METHODS: Associations between MRP2 polymorphisms and the adverse drug reactions (ADRs) of carbamazepine were analyzed using an integrated population genetics and molecular functional approach. In the initial case-control study, five tag single nucleotide polymorphisms in the MRP2 gene were analyzed in 146 patients with epilepsy. Patients were divided into two groups: those who experienced ADRs of the central nervous system and those who did not. An independent replication study was performed using DNA samples from 279 patients.

RESULTS: A nonsynonymous polymorphism, c.1249G>A (p.V417I, rs2273697), showed a strong association with the neurological ADR caused by carbamazepine (P=0.005). Logistic regression analysis with multiple clinical variables indicated that the presence of A allele at the MRP2 c.1249G>A locus was an independent determinant of central nervous system ADR caused by carbamazepine. Moreover, the positive association of c.1249A was reproduced in the replication study (P=0.042, joint P value of the replication=0.001).

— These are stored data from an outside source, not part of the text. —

**src/hdl/soc_params.svh**
```systemverilog
// Address map, boot memory size and pad timing, included by the fabric RTL and the testbench
`ifndef SOC_PARAMS_SVH
`define SOC_PARAMS_SVH

// Boot memory, 4 KiB window
`define BOOT_BASE 32'h0201_0000
`define BOOT_ADDR_BITS 12
`define BOOT_DEPTH_WORDS 1024

// Game controller reader, one word
`define CONT_BASE 32'h0200_0200
`define CONT_ADDR_BITS 2

// System cycle counter, low and high word
`define SCLK_BASE 32'h0200_0300
`define SCLK_ADDR_BITS 3

// Pad tick every 2**9 system clocks
`define CONT_TICK_DIV_BITS 9

// Bits shifted out per pad and frame
`define CONT_BUTTONS 8

`endif

```
**src/hdl/soc_pkg.sv**
```systemverilog
// AXI-Lite channel payloads and slave select codes, imported by every fabric module
package soc_pkg;

	typedef enum logic [1:0] {
		OKAY = 2'd0,
		SLVERR = 2'd2,
		DECERR = 2'd3
	} axil_resp_e;

	// Decoder target, SEL_NONE answers with DECERR
	typedef enum logic [1:0] {
		SEL_BOOT,
		SEL_CONT,
		SEL_SCLK,
		SEL_NONE
	} slave_sel_e;

	// AW and AR payload
	typedef struct packed {
		logic [31:0] addr;
		logic [2:0] prot;
	} axil_addr_t;

	typedef struct packed {
		logic [31:0] data;
		logic [3:0] strb;
	} axil_wdata_t;

	typedef struct packed {
		logic [31:0] data;
		axil_resp_e resp;
	} axil_rdata_t;

endpackage

```
**src/hdl/axil_decoder.sv**
```systemverilog
// Single-master AXI-Lite address decoder, instantiated by the fabric top in front of the slaves
`include "soc_params.svh"

module axil_decoder (
	input logic clk_50mhz,
	input logic resetn,
	// Master side
	input soc_pkg::axil_addr_t s_aw, s_ar,
	input soc_pkg::axil_wdata_t s_w,
	input logic s_awvalid, s_wvalid, s_bready, s_arvalid, s_rready,
	output logic s_awready, s_wready, s_bvalid, s_arready, s_rvalid,
	output soc_pkg::axil_resp_e s_b,
	output soc_pkg::axil_rdata_t s_r,
	// Boot memory
	output soc_pkg::axil_addr_t boot_aw, boot_ar,
	output soc_pkg::axil_wdata_t boot_w,
	output logic boot_awvalid, boot_wvalid, boot_bready, boot_arvalid, boot_rready,
	input logic boot_awready, boot_wready, boot_bvalid, boot_arready, boot_rvalid,
	input soc_pkg::axil_resp_e boot_b,
	input soc_pkg::axil_rdata_t boot_r,
	// Controller reader
	output soc_pkg::axil_addr_t cont_aw, cont_ar,
	output soc_pkg::axil_wdata_t cont_w,
	output logic cont_awvalid, cont_wvalid, cont_bready, cont_arvalid, cont_rready,
	input logic cont_awready, cont_wready, cont_bvalid, cont_arready, cont_rvalid,
	input soc_pkg::axil_resp_e cont_b,
	input soc_pkg::axil_rdata_t cont_r,
	// Cycle counter
	output soc_pkg::axil_addr_t sclk_aw, sclk_ar,
	output soc_pkg::axil_wdata_t sclk_w,
	output logic sclk_awvalid, sclk_wvalid, sclk_bready, sclk_arvalid, sclk_rready,
	input logic sclk_awready, sclk_wready, sclk_bvalid, sclk_arready, sclk_rvalid,
	input soc_pkg::axil_resp_e sclk_b,
	input soc_pkg::axil_rdata_t sclk_r
);
	import soc_pkg::*;

	slave_sel_e ar_sel, aw_sel, rd_sel, wr_sel;
	logic rd_pending, rd_issue, wr_pending, wr_issue;
	logic rd_accept, wr_accept;
	logic slv_arready, slv_rvalid, slv_awready, slv_bvalid;
	axil_addr_t rd_req, wr_req;
	axil_wdata_t wr_data;
	axil_rdata_t slv_r;
	axil_resp_e slv_b;

	function automatic slave_sel_e decode(input logic [31:0] addr);
		if ((addr >> `BOOT_ADDR_BITS) == (`BOOT_BASE >> `BOOT_ADDR_BITS))
			return SEL_BOOT;
		if ((addr >> `CONT_ADDR_BITS) == (`CONT_BASE >> `CONT_ADDR_BITS))
			return SEL_CONT;
		if ((addr >> `SCLK_ADDR_BITS) == (`SCLK_BASE >> `SCLK_ADDR_BITS))
			return SEL_SCLK;
		return SEL_NONE;
	endfunction

	assign ar_sel = decode(s_ar.addr);
	assign aw_sel = decode(s_aw.addr);

	// One read and one write in flight
	assign rd_accept = s_arvalid && !rd_pending;
	assign wr_accept = s_awvalid && s_wvalid && !wr_pending;
	assign s_arready = rd_accept;
	assign s_awready = wr_accept;
	assign s_wready = wr_accept;

	always_ff @(posedge clk_50mhz) begin
		if (!resetn) begin
			rd_pending <= 1'b0;
			rd_issue <= 1'b0;
			rd_sel <= SEL_NONE;
			wr_pending <= 1'b0;
			wr_issue <= 1'b0;
			wr_sel <= SEL_NONE;
		end else begin
			if (rd_accept) begin
				rd_pending <= 1'b1;
				rd_issue <= ar_sel != SEL_NONE;
				rd_sel <= ar_sel;
			end else begin
				if (rd_issue && slv_arready)
					rd_issue <= 1'b0;
				if (s_rvalid && s_rready)
					rd_pending <= 1'b0;
			end
			if (wr_accept) begin
				wr_pending <= 1'b1;
				wr_issue <= aw_sel != SEL_NONE;
				wr_sel <= aw_sel;
			end else begin
				if (wr_issue && slv_awready)
					wr_issue <= 1'b0;
				if (s_bvalid && s_bready)
					wr_pending <= 1'b0;
			end
		end
	end

	always_ff @(posedge clk_50mhz) begin
		if (rd_accept)
			rd_req <= s_ar;
		if (wr_accept) begin
			wr_req <= s_aw;
			wr_data <= s_w;
		end
	end

	// Unmapped selection falls through to a zero DECERR response
	always_comb begin
		slv_arready = 1'b0;
		slv_rvalid = 1'b0;
		slv_r = '{data: '0, resp: DECERR};
		case (rd_sel)
			SEL_BOOT: begin
				slv_arready = boot_arready;
				slv_rvalid = boot_rvalid;
				slv_r = boot_r;
			end
			SEL_CONT: begin
				slv_arready = cont_arready;
				slv_rvalid = cont_rvalid;
				slv_r = cont_r;
			end
			SEL_SCLK: begin
				slv_arready = sclk_arready;
				slv_rvalid = sclk_rvalid;
				slv_r = sclk_r;
			end
			default: begin
			end
		endcase
	end

	always_comb begin
		slv_awready = 1'b0;
		slv_bvalid = 1'b0;
		slv_b = DECERR;
		case (wr_sel)
			SEL_BOOT: begin
				slv_awready = boot_awready && boot_wready;
				slv_bvalid = boot_bvalid;
				slv_b = boot_b;
			end
			SEL_CONT: begin
				slv_awready = cont_awready && cont_wready;
				slv_bvalid = cont_bvalid;
				slv_b = cont_b;
			end
			SEL_SCLK: begin
				slv_awready = sclk_awready && sclk_wready;
				slv_bvalid = sclk_bvalid;
				slv_b = sclk_b;
			end
			default: begin
			end
		endcase
	end

	assign s_rvalid = rd_pending && !rd_issue && (rd_sel == SEL_NONE || slv_rvalid);
	assign s_r = slv_r;
	assign s_bvalid = wr_pending && !wr_issue && (wr_sel == SEL_NONE || slv_bvalid);
	assign s_b = slv_b;

	assign boot_ar = rd_req;
	assign cont_ar = rd_req;
	assign sclk_ar = rd_req;
	assign boot_arvalid = rd_issue && rd_sel == SEL_BOOT;
	assign cont_arvalid = rd_issue && rd_sel == SEL_CONT;
	assign sclk_arvalid = rd_issue && rd_sel == SEL_SCLK;
	assign boot_rready = s_rready && rd_pending && rd_sel == SEL_BOOT;
	assign cont_rready = s_rready && rd_pending && rd_sel == SEL_CONT;
	assign sclk_rready = s_rready && rd_pending && rd_sel == SEL_SCLK;

	assign boot_aw = wr_req;
	assign cont_aw = wr_req;
	assign sclk_aw = wr_req;
	assign boot_w = wr_data;
	assign cont_w = wr_data;
	assign sclk_w = wr_data;
	assign boot_awvalid = wr_issue && wr_sel == SEL_BOOT;
	assign cont_awvalid = wr_issue && wr_sel == SEL_CONT;
	assign sclk_awvalid = wr_issue && wr_sel == SEL_SCLK;
	assign boot_wvalid = boot_awvalid;
	assign cont_wvalid = cont_awvalid;
	assign sclk_wvalid = sclk_awvalid;
	assign boot_bready = s_bready && wr_pending && wr_sel == SEL_BOOT;
	assign cont_bready = s_bready && wr_pending && wr_sel == SEL_CONT;
	assign sclk_bready = s_bready && wr_pending && wr_sel == SEL_SCLK;

	// Responses toward the master hold until taken
	assert property (@(posedge clk_50mhz) disable iff (!resetn)
		s_rvalid && !s_rready |=> s_rvalid && $stable(s_r));
	assert property (@(posedge clk_50mhz) disable iff (!resetn)
		s_bvalid && !s_bready |=> s_bvalid && $stable(s_b));
	// At most one slave busy on the read channel
	assert property (@(posedge clk_50mhz) disable iff (!resetn)
		$onehot0({boot_arvalid || boot_rvalid, cont_arvalid || cont_rvalid,
			sclk_arvalid || sclk_rvalid}));

endmodule

```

The functional study using ATPase assay and FACScan flow cytometer indicated that carbamazepine was a substrate of MRP2 and that the 417I variation selectively reduced carbamazepine transport across the cell membrane.

CONCLUSION: These results strongly suggest that the A-allele of the MRP2 single nucleotide polymorphism c.1247G>A is associated with adverse neurological drug reactions to carbamazepine.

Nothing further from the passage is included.